> **WHAT THE EXERCISE ASKS**:
For each line of the data that includes the word "switching", copy the line.

> **DATA IN THIS EXERCISE**:
════════

[src/hdl/oad_pkg.sv]
// constants and types for the operand address decoder
package oad_pkg;
	localparam int ADDR_W = 24;
	localparam logic [7:0] SFR_BASE = 8'h80;
	localparam logic [7:0] BIT_RAM_BASE = 8'h20;
	localparam logic [7:0] BIT_SFR_HALF = 8'h80;
	localparam logic [23:0] EXT_BIT_LO = 24'h000020;
	localparam logic [23:0] EXT_BIT_HI = 24'h00007f;
	localparam logic [15:0] FILL_ZERO = 16'h0000;
	localparam logic [15:0] FILL_ONE = 16'hffff;
	localparam logic [5:0] DW_HI_A = 6'h38;
	localparam logic [5:0] DW_HI_B = 6'h3c;
	localparam logic [5:0] DW_LO_MAX = 6'h1c;
	localparam int STATE_CLKS = 2;
	// operand kinds presented by the decode stage
	typedef enum logic [3:0] {
		OAD_DIRECT_BYTE_ADDRESS = 4'h0, OAD_DIRECT_WIDE_ADDRESS = 4'h1, OAD_IMM8 = 4'h2, OAD_IMM16 = 4'h3,
		OAD_IMM_Z = 4'h4, OAD_IMM_O = 4'h5, OAD_SHORT = 4'h6, OAD_BIT_LEG = 4'h7,
		OAD_BIT_EXT = 4'h8, OAD_REL = 4'h9, OAD_BLOCK = 4'ha, OAD_REGION = 4'hb,
		OAD_FULL = 4'hc, OAD_PTR_IND = 4'hd, OAD_WORD_IND = 4'he, OAD_DWORD_IND = 4'hf
	} oad_kind_t;
	typedef enum logic [1:0] {
		OAD_W_BYTE = 2'h0, OAD_W_WORD = 2'h1, OAD_W_DWORD = 2'h2
	} oad_width_t;
	typedef enum logic [1:0] {
		OAD_SP_ONCHIP = 2'h0, OAD_SP_SFR = 2'h1, OAD_SP_MEM = 2'h2
	} oad_space_t;
	typedef enum logic [1:0] {
		OAD_ST_IDLE = 2'b01, OAD_ST_BUSY = 2'b10
	} oad_state_t;
endpackage : oad_pkg

[src/hdl/oad_decode.sv]
// operand decode and effective address generation
// Contract
// - low direct byte onchip, high half SFR
// - direct width follows other operand width; wide direct always reports byte
// - wide direct address upper byte zero
// - short immediate 8 bits, wide 16
// - 32-bit immediate upper word zeros or ones
// - short immediate only one, two, four
// - low legacy bits map bytes 20h-2Fh
// - high legacy bits map SFRs ending 0h/8h
// - extended bits reach low RAM or SFR
// - relative offset signed, added to next PC
// - block target keeps 2KB block
// - region target keeps 64KB region
// - full target replaces whole PC
// - pointer indirect uses byte reg 0/1
// - bank byte register index 0 to 7
// - file byte register index 0 to 15
// - word register index even 0 to 30
// - word indirect stays in lowest 64KB
// - displaced word indirect adds signed offset
// - dword index multiples of four 0 to 28, 56, 60
// - dword indirect spans 24 bits, displacement optional
// - each state lasts two clock cycles
`timescale 1ns/1ps
module oad_decode
	import oad_pkg::*;
(
	input wire logic ref_clk,
	input wire logic rst_n,
	input wire logic op_valid,
	input wire oad_pkg::oad_kind_t op_kind,
	input wire logic [15:0] op_field,
	input wire logic [ADDR_W-1:0] op_wide,
	input wire oad_pkg::oad_width_t other_width,
	input wire logic other_width_valid,
	input wire logic [ADDR_W-1:0] next_pc,
	input wire logic [7:0] ptr_reg_value,
	input wire logic [15:0] word_reg_value,
	input wire logic [31:0] dword_reg_value,
	input wire logic disp_enable,
	input wire logic [1:0] reg_form,
	input wire logic [5:0] reg_index_in,
	input wire logic sfr_defined,
	output logic done,
	output logic [ADDR_W-1:0] eff_addr,
	output logic [31:0] operand,
	output oad_pkg::oad_space_t space,
	output oad_pkg::oad_width_t access_width,
	output logic [2:0] bit_pos,
	output logic [5:0] reg_index,
	output logic ptr_select,
	output logic reg_error,
	output logic op_error,
	output logic state_tick
);
	import oad_pkg::*;

	// reset enters asynchronously but is released on a clock edge, so no flop
	// sees the release half way through a cycle
	logic rst_meta, rst_sync;
	always_ff @(posedge ref_clk or negedge rst_n) begin
		if (!rst_n) begin
			rst_meta <= 1'b0;
			rst_sync <= 1'b0;
		end else begin
			rst_meta <= 1'b1;
			rst_sync <= rst_meta;
		end
	end

	// state tick divider: one state is STATE_CLKS clocks
	localparam int TICK_W = $clog2(STATE_CLKS);
	logic [TICK_W-1:0] tick_cnt, next_tick_cnt;
	logic next_state_tick;
	always_comb begin
		next_tick_cnt = tick_cnt + 1'b1;
		next_state_tick = 1'b0;
		if (tick_cnt == TICK_W'(STATE_CLKS - 1)) begin
			next_tick_cnt = '0;
			next_state_tick = 1'b1;
		end
	end

	// idle takes a request, busy waits for the end of the current state
	oad_state_t st, next_st;

	logic [ADDR_W-1:0] a;
	logic [31:0] v;
	oad_space_t sp;
	oad_width_t w;
	logic [2:0] bp;
	logic [5:0] ri;
	logic rerr, oerr, psel;
	logic [15:0] disp;
	logic [15:0] wsum;
	logic [23:0] dsum;

	always_comb begin
		a = '0;
		v = '0;
		sp = OAD_SP_MEM;
		w = OAD_W_BYTE;
		bp = 3'h0;
		oerr = 1'b0;
		psel = 1'b0;
		disp = disp_enable ? op_field : 16'h0000;
		wsum = word_reg_value + disp;
		dsum = dword_reg_value[23:0] + {{8{disp[15]}}, disp};
		unique case (op_kind)
			OAD_DIRECT_BYTE_ADDRESS: begin
				a = {16'h0000, op_field[7:0]};
				sp = (op_field[7:0] < SFR_BASE) ? OAD_SP_ONCHIP : OAD_SP_SFR;
				w = other_width_valid ? other_width : OAD_W_BYTE;
			end
			OAD_DIRECT_WIDE_ADDRESS: begin
				a = {8'h00, op_field};
				sp = OAD_SP_MEM;
			end
			// immediates report their own width so the operand path can size itself
			OAD_IMM8: begin
				v = {24'h000000, op_field[7:0]};
				w = OAD_W_BYTE;
			end
			OAD_IMM16: begin
				v = {16'h0000, op_field};
				w = OAD_W_WORD;
			end
			OAD_IMM_Z: begin
				v = {FILL_ZERO, op_field};
				w = OAD_W_DWORD;
			end
			OAD_IMM_O: begin
				v = {FILL_ONE, op_field};
				w = OAD_W_DWORD;
			end
			OAD_SHORT: begin
				// two-bit code: 0->1, 1->2, 2->4, 3 is illegal
				unique case (op_field[1:0])
					2'h0: v = 32'h00000001;
					2'h1: v = 32'h00000002;
					2'h2: v = 32'h00000004;
					default: begin
						v = 32'h00000001;
						oerr = 1'b1;
					end
				endcase
			end
			OAD_BIT_LEG: begin
				bp = op_field[2:0];
				if (op_field[7:0] < BIT_SFR_HALF) begin
					a = {16'h0000, BIT_RAM_BASE + {4'h0, op_field[6:3]}};
					sp = OAD_SP_ONCHIP;
				end else begin
					a = {16'h0000, op_field[7:3], 3'b000};
					sp = OAD_SP_SFR;
				end
			end
			OAD_BIT_EXT: begin
				// byte address in op_wide, bit number in op_field[2:0]
				bp = op_field[2:0];
				a = op_wide;
				if (op_wide >= EXT_BIT_LO && op_wide <= EXT_BIT_HI) begin
					sp = OAD_SP_ONCHIP;
				end else if (op_wide[23:8] == 16'h0000 && op_wide[7:0] >= SFR_BASE
					&& sfr_defined) begin
					sp = OAD_SP_SFR;
				end else begin
					oerr = 1'b1;
				end
			end
			// jump targets: the sum wraps in 24 bits, no carry out is kept
			OAD_REL: begin
				a = next_pc + {{16{op_field[7]}}, op_field[7:0]};
				sp = OAD_SP_MEM;
			end
			OAD_BLOCK: begin
				a = {next_pc[23:11], op_field[10:0]};
				sp = OAD_SP_MEM;
			end
			OAD_REGION: begin
				a = {next_pc[23:16], op_field};
				sp = OAD_SP_MEM;
			end
			OAD_FULL: begin
				a = op_wide;
				sp = OAD_SP_MEM;
			end
			OAD_PTR_IND: begin
				psel = op_field[0];
				a = {16'h0000, ptr_reg_value};
				sp = OAD_SP_ONCHIP;
			end
			// word pointer stays in page 00 even when the displacement carries out
			OAD_WORD_IND: begin
				a = {8'h00, wsum};
				sp = OAD_SP_MEM;
			end
			OAD_DWORD_IND: begin
				a = dsum;
				sp = OAD_SP_MEM;
			end
			default: oerr = 1'b1;
		endcase
	end

	// register index check; reg_form 0 bank byte, 1 file byte, 2 word, 3 dword
	always_comb begin
		ri = reg_index_in;
		rerr = 1'b0;
		unique case (reg_form)
			2'h0: begin
				ri = {3'b000, reg_index_in[2:0]};
				rerr = reg_index_in[5:3] != 3'b000;
			end
			2'h1: begin
				ri = {2'b00, reg_index_in[3:0]};
				rerr = reg_index_in[5:4] != 2'b00;
			end
			2'h2: rerr = reg_index_in[0] || reg_index_in[5];
			2'h3: rerr = reg_index_in[1:0] != 2'b00 || (reg_index_in > DW_LO_MAX
				&& reg_index_in != DW_HI_A && reg_index_in != DW_HI_B);
			default: rerr = 1'b1;
		endcase
		if (rerr) begin
			ri = '0;
		end
	end

	// one request per state; result held until the next request
	logic next_done;
	always_comb begin
		next_st = st;
		next_done = 1'b0;
		unique case (st)
			OAD_ST_IDLE: begin
				if (op_valid) begin
					next_st = OAD_ST_BUSY;
				end
			end
			OAD_ST_BUSY: begin
				if (state_tick) begin
					next_st = OAD_ST_IDLE;
					next_done = 1'b1;
				end
			end
			default: next_st = OAD_ST_IDLE;
		endcase
	end

	// a request is only taken while idle; one arriving while busy is lost
	logic cap;
	assign cap = (st == OAD_ST_IDLE) && op_valid;

	// results hold until the next taken request, so the consumer may sample late
	logic [ADDR_W-1:0] next_eff_addr;
	logic [31:0] next_operand;
	oad_space_t next_space;
	oad_width_t next_access_width;
	logic [2:0] next_bit_pos;
	logic [5:0] next_reg_index;
	logic next_ptr_select;
	logic next_reg_error;
	logic next_op_error;
	always_comb begin
		next_eff_addr = eff_addr;
		next_operand = operand;
		next_space = space;
		next_access_width = access_width;
		next_bit_pos = bit_pos;
		next_reg_index = reg_index;
		next_ptr_select = ptr_select;
		next_reg_error = reg_error;
		next_op_error = op_error;
		if (cap) begin
			next_eff_addr = a;
			next_operand = v;
			next_space = sp;
			next_access_width = w;
			next_bit_pos = bp;
			next_reg_index = ri;
			next_ptr_select = psel;
			next_reg_error = rerr;
			next_op_error = oerr;
		end
	end

	// divider runs free from reset release so states keep a fixed phase
	always_ff @(posedge ref_clk or negedge rst_sync) begin
		if (!rst_sync) begin
			tick_cnt <= '0;
			state_tick <= 1'b0;
		end else begin
			tick_cnt <= next_tick_cnt;
			state_tick <= next_state_tick;
		end
	end

	// request handshake
	always_ff @(posedge ref_clk or negedge rst_sync) begin
		if (!rst_sync) begin
			st <= OAD_ST_IDLE;
			done <= 1'b0;
		end else begin
			st <= next_st;
			done <= next_done;
		end
	end

	// result registers
	always_ff @(posedge ref_clk or negedge rst_sync) begin
		if (!rst_sync) begin
			eff_addr <= '0;
			operand <= '0;
			space <= OAD_SP_MEM;
			access_width <= OAD_W_BYTE;
			bit_pos <= 3'h0;
			reg_index <= 6'h00;
			ptr_select <= 1'b0;
			reg_error <= 1'b0;
			op_error <= 1'b0;
		end else begin
			eff_addr <= next_eff_addr;
			operand <= next_operand;
			space <= next_space;
			access_width <= next_access_width;
			bit_pos <= next_bit_pos;
			reg_index <= next_reg_index;
			ptr_select <= next_ptr_select;
			reg_error <= next_reg_error;
			op_error <= next_op_error;
		end
	end
endmodule : oad_decode

[config.mk]
export PLATFORM = sky130hd
export DESIGN_NAME = oad_decode
export DESIGN_NICKNAME = d
export VERILOG_FILES = /design/src/hdl/oad_pkg.sv /design/src/hdl/oad_decode.sv
export SDC_FILE = /design/constraint.sdc
export NUM_CORES = 1
export LEC_CHECK = 0
export ABC_AREA = 1
export ABC_CLOCK_PERIOD_IN_PS = 2730
export BUFFER_PORTS_ARGS = -buffer_cell sky130_fd_sc_hd__buf_2
export CAP_MARGIN = 20
export CORE_MARGIN = 10
export CORE_UTILIZATION = 55
export DETAILED_ROUTE_END_ITERATION = 10
export PLACE_DENSITY = 0.83
export SLEW_MARGIN = 20
export SYNTH_ARGS = -nofsm -noshare
export SYNTH_HDL_FRONTEND = slang
export SYNTH_SLANG_ARGS = --single-unit
[constraint.sdc]
create_clock -name ref_clk -period 2.73 [get_ports ref_clk]
set_input_delay 0.4095 -clock ref_clk [delete_from_list [all_inputs] [get_ports ref_clk]]
set_output_delay 0.4095 -clock ref_clk [all_outputs]
set_load 0.005 [all_outputs]
# Yosys cells after proc, flatten, opt, wreduce, memory -nomap -nowiden
# Cells that the tools add are included.
[classes]
n_addsub = 5
multipliers = 0
div = 0
order_cmp = 5
eq_ne = 26
shifts = 0
mux = 27
bitwise = 0
n_reduce_logical = 22
[ops]
columns = ["op", "count"]
rows = [
  ["one-hot mux 24 bit (10 select lines)", 1],
  ["one-hot mux 32 bit (4 select lines)", 1],
  ["adder 24 bit", 2],
  ["equality test 4 bit, second input constant", 8],
  ["greater-or-equal comparator 24 x 6 -> 1 bit, second input constant", 1],
  ["<= comparator 24 x 7 -> 1 bit, second input constant", 1],
  ["adder 16 bit", 1],
  ["equality test 4 x 3 -> 1 bit, second input constant", 4],
  ["zero test 16 bit", 1],
  ["two-way mux 16 bit", 1],
  ["!= test 6 bit, second input constant", 2],
  ["one-hot mux 2 bit (3 select lines)", 2],
  ["one-hot mux 6 bit (2 select lines)", 1],
  ["two-way mux 2 bit", 5],
  ["OR reduction 2 bit", 5],
  ["two-way mux 1 bit", 9],
  ["equality test 2 bit, second input constant", 4],
  ["equality test 4 x 2 -> 1 bit, second input constant", 2],
  ["greater-or-equal comparator 8 bit, second input constant", 1],
  ["< comparator 8 bit, second input constant", 1],
  ["two-way mux 8 bit", 1],
  ["adder 6 x 4 -> 7 bit, first input constant", 1],
  ["equality test 2 x 1 -> 1 bit, second input constant", 3],
  ["> comparator 6 x 5 -> 1 bit, second input constant", 1],
  ["other kinds (17)", 26],
]
[totals]
reg_bits = 79
latch_bits = 0
ram_bits = 0
romBits = 0
wordCells = 100
memories = 0

# Depth between registers and ports, before layout
# Gate-level depths: netlist of the first run.
[logic_depth]
word_depth = 6
mapped_depth = 20
ltp_nobuf = 19

# Least setup slack after synthesis of the first run
# No wires, ideal clock.
[synth_timing]
path_kind = "input to register"
startpoint = "input port op_field[15]"
endpoint = "register eff_addr[23]"
setup_ns = 0.117
arrival_ns = 2.009
path_slack_ns = 0.604
stages = 18
path_buffers = 2
cell_sequence = "buf_2 -> nand2_2 -> buf_6 -> inv_1 -> ha_1 -> inv_1 -> nor2_2 -> inv_1 -> nor2_1 -> nand2_1 -> nor2_1 -> nand2_1 -> nand3_1 -> nand2_1 -> nand3_1 -> nand2_1 -> nand2_1 -> nand2_1"
[synth_via]
elab_chain_cells = 3
[synth_rtl]
columns = ["item", "line", "source"]
rows = [
  ["start: declaration", "oad_decode.sv:33", "input wire logic [15:0] op_field,"],
  ["two-way mux 16 bit", "oad_decode.sv:107", "disp = disp_enable ? op_field : 16'h0000;"],
  ["adder 24 bit", "oad_decode.sv:109", "dsum = dword_reg_value[23:0] + {{8{disp[15]}}, disp};"],
  ["one-hot mux 24 bit (10 select lines)", "oad_decode.sv:110", "unique case (op_kind)"],
  ["end signal: assignment", "oad_decode.sv:323", "eff_addr <= next_eff_addr;"],
  ["end: declaration", "oad_decode.sv:46", "output logic [ADDR_W-1:0] eff_addr,"],
]
# Every way passes these cells.
# A chain may end at the register's enable or synchronous reset.

# Worst setup path in the final report of the first run
[layout_timing]
startpoint = "input port disp_enable"
endpoint = "register eff_addr[21]"
[layout_via]
elab_chain_cells = 3
[layout_rtl]
columns = ["item", "line", "source"]
rows = [
  ["start: declaration", "oad_decode.sv:41", "input wire logic disp_enable,"],
  ["two-way mux 16 bit", "oad_decode.sv:107", ""],
  ["adder 24 bit", "oad_decode.sv:109", ""],
  ["one-hot mux 24 bit (10 select lines)", "oad_decode.sv:110", ""],
]
# Every way passes these cells.

==> metrics.cfg, run 1 <==
[layout]
multi_input_area_mm2=0.00516
register_area_mm2=0.00161
utilization_pct=67.4
layout_common_cells=532 x nand2_1, 205 x buf_2, 194 x inv_1
fin_cells=1772
final_common_cell=nand2_1
final_nets=1761
areaGrowthSynthToFinish_pct=20.1
nFillCells=1339
stdcell_area_mm2=0.00932
final_layout_size_suffix_gt1_share_pct=17.0

[detailed_routing]
via_per_inst=5.63
drcViolationCount=0
vias=9979
drt_wl_total_mm=31.3
drt_first_iter_violations=992
first_pass_iters=6
met1_length_mm=12.2
route.met3.wl_mm=3.01
wl_per_cell_um=17.7
dr_wl_met2_mm=14.5
ant_nets=0
top_layer=met4

[sta]
min_period_ns=2.46
post-route-period-util_pct=90.1
fin_skew_ns=0.00547
rsz0062_at_grt=no
setup_violations=0
max-slew-margin-rel_pct=53.6
fmax_mhz=407
hold_viol=0
setup_tns_ns=0
tightest_slew_ns=0.695
slew_viol_final=0

[critical_path]
slowest_delay_ns=0.36
critical_path_class=in -> reg
cpMostUsedCell=nand2_1
arrival_ns=2.68
worstPathCellList=buf_2 -> nand2_2 -> inv_1 -> ha_1 -> inv_1 -> o21bai_1 -> a21oi_1 -> a21boi_0 -> nand4_1 -> nand3_1 -> nand2_1 -> nand2_1 -> nand2_1
start_kind=primary input
crit_slowest_cell=buf_2
crit_path_end_kind=flip-flop
cp.required_ns=2.95
path_max_fanout=19

[grt]
grt-ovfl-total=0
grt_pass1_vias=9469
grt_first_pass_wirelength_mm=49.0
antenna_found_initial=1
grt_use_total_pct=31.1
grt_start_max_net_pins=66

[cts]
cts_made_buffers=9
cts_tree=yes
cts.sinks=64
cts_setup_buffers=0
postCtsHoldBufs=1
cts-root-buf=clkbuf_16
cts_max_path_buffers=2
cts_resized=0
cts_htree_levels=3
clk_latency_ns=0.33
cts.clk_slew.worst_paths_ns=0.06

[run_status]
status=completed

[hold_path]
hp-class=reg -> async

[logic_synthesis]
synth_cell_types=49
syn-cell-area_mm2=0.00776
synth_top_area_share_pct=25.7
synth_ff_type=dfrtp_1
synth-edff-count=0
synth_top_area_cell=nand2_1
ys_warn_count=0
netlist_instances=1382
ys_ff_latch=64
yosysSeqAreaShare_pct=20.7
synth-async-reset-ratio_pct=100
syn_avg_cell_area_um2=5.61
synth.net_count=1557
synth.area.top_cells=nand2_1 26%, dfrtp_1 20%, inv_1 9.4%

[floorplanning]
fp.dieH_um=139
start_util_pct=56.1
die_w_um=139
pin_count=214
rows=43
die_area_mm2=0.0193
coreArea_mm2=0.0138

[place]
place_hpwl_mm=25.7
post_dp_cell_area_mm2=0.00898
numPortBuffers=205
place_inst=1754
gp_congestion=1.06

[pwr]
p_total_mw=4.07
power_density_mw_per_mm2=437
peakVddDrop_uv=436
p_leak_nw=5.68

[job]
cap_violations=0

-- stage by stage --
| step | setup slack (ns) | hold WS (ns) |
|---|---|---|
| after floorplan | 0.604 | 0.114 |
| after global placement | 0.0956 | 0.195 |
| after detailed placement | 0.0323 | 0.196 |
| after CTS | 0.367 | 0.285 |
| after global routing | 0.0967 | 0.298 |
| final | 0.270 | 0.269 |
-- Yosys cell counts, types with 2 or more instances --
cell type and instances:
nand2_1 532, inv_1 194, nand3_1 143, nor2_1 109, dfrtp_1 62, o21ai_0 62, a21oi_1 60, ha_1 34
nand4_1 23, buf_4 17, clkbuf_1 15, nand3b_1 10, nor2_2 10, a221oi_1 8, nor3_1 8, a22o_1 7
o21bai_1 7, a31oi_1 6, o31ai_1 6, buf_2 5, o211ai_1 5, a22oi_1 4, a32o_1 4, and2_1 4
a21o_1 3, buf_6 3, inv_2 3, nand2_2 3, o21a_1 3, o21ai_1 3, xor2_1 3, a211oi_1 2
a21boi_0 2, clkinv_1 2, dfstp_2 2, nor4_1 2, o2111ai_1 2, or2_2 2, xnor2_1 2
-- cell families (layout without fill, tap and decap cells) --
logic type	Yosys count	after routing	share of synthesized area, %
and+or+nand+nor	847	847	45.4
buffers and inverters	240	449	12.8
AOI/OAI and AO/OA	190	190	14.8
DFF	64	64	20.7
adders and majority gates	35	35	5.74
xor gates and xnor gates	5	5	0.565
other	1	2	0.0483
-- final timing paths --
path                       slack (ns)  cells after the start                        to                from
min in group ref_clk             0.30                      2  reg_index[2]$_DFFE_PN0P_     reg_index_in[2]
max in group asynchronous        1.51                      1         st[0]$_DFFE_PN1P_  rst_sync$_DFF_PN0_
max                              0.27                     13  eff_addr[21]$_DFFE_PN0P_         disp_enable
min                              0.27                      0  eff_addr[18]$_DFFE_PN0P_  rst_sync$_DFF_PN0_
max reg2reg                      1.01                      4   eff_addr[1]$_DFFE_PN0P_   st[0]$_DFFE_PN1P_
min reg2reg                      0.27                      0  eff_addr[18]$_DFFE_PN0P_  rst_sync$_DFF_PN0_
-- routing by layer --
layer / GRT usage, % / vias up
li1: - / 4875
met1: 38.1 / 4446
met2: 51.2 / 554
met3: 5.82 / 104
met4: 15.7 / 0
met5: 0 / -
-- critical path: cells and delay by family --
kind            cells  cell delay (ns)
compound gates      3             0.51
buf+inv             3             0.67
simple gates        6             0.78
fa+ha+maj           1             0.28
-- report_power, final --
group / internal (mW) / switching (mW) / leakage, nW
Combinational: 0.574 / 1.02 / 4.68
Clock: 0.848 / 0.408 / 0.160
Sequential: 1.11 / 0.107 / 0.839
Total: 2.54 / 1.54 / 5.68
-- cell type report --
cell class                 count  area share, %
clock buffer                  13           2.79
antenna                        1         0.0269
inverter                     199           8.02
tap                          180           2.42
clock inverter                 3          0.698
timing repair buffer         234           13.4
multi-input combinational   1078           55.4
sequential                    64           17.2
-- flip-flops by register name, summed over array words and instances (netlist names), 2 cells and up --
register,flops
operand,17
st,2
eff_addr,24
reg_index,6
bit_pos,3
access_width,2
space,2
Power figures use the tool's default switching activity.
==> inputs of run 2 (changes only) <==
--- a/config.mk
+++ b/config.mk
@@ -11,6 +11,7 @@
 export CAP_MARGIN = 20
 export CORE_MARGIN = 10
 export CORE_UTILIZATION = 55
+export CTS_BUF_LIST = sky130_fd_sc_hd__clkbuf_4
 export DETAILED_ROUTE_END_ITERATION = 10
 export PLACE_DENSITY = 0.83
 export SLEW_MARGIN = 20
==> run 2 against run 1 <==
  * First-iteration DRC count shrank 4.9%
  * Critical path type unchanged
  * Sequential share of layout area is 0.31 points higher
  * Combinational power barely moved
  * Clock power shrank 43%
  * Setup slack better by 0.13 ns
  * Largest cell class unchanged
  * Design area shrank 1.8%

════════

> **OUTPUT FOR THIS TASK**:
group / internal (mW) / switching (mW) / leakage, nW
Power figures use the tool's default switching activity.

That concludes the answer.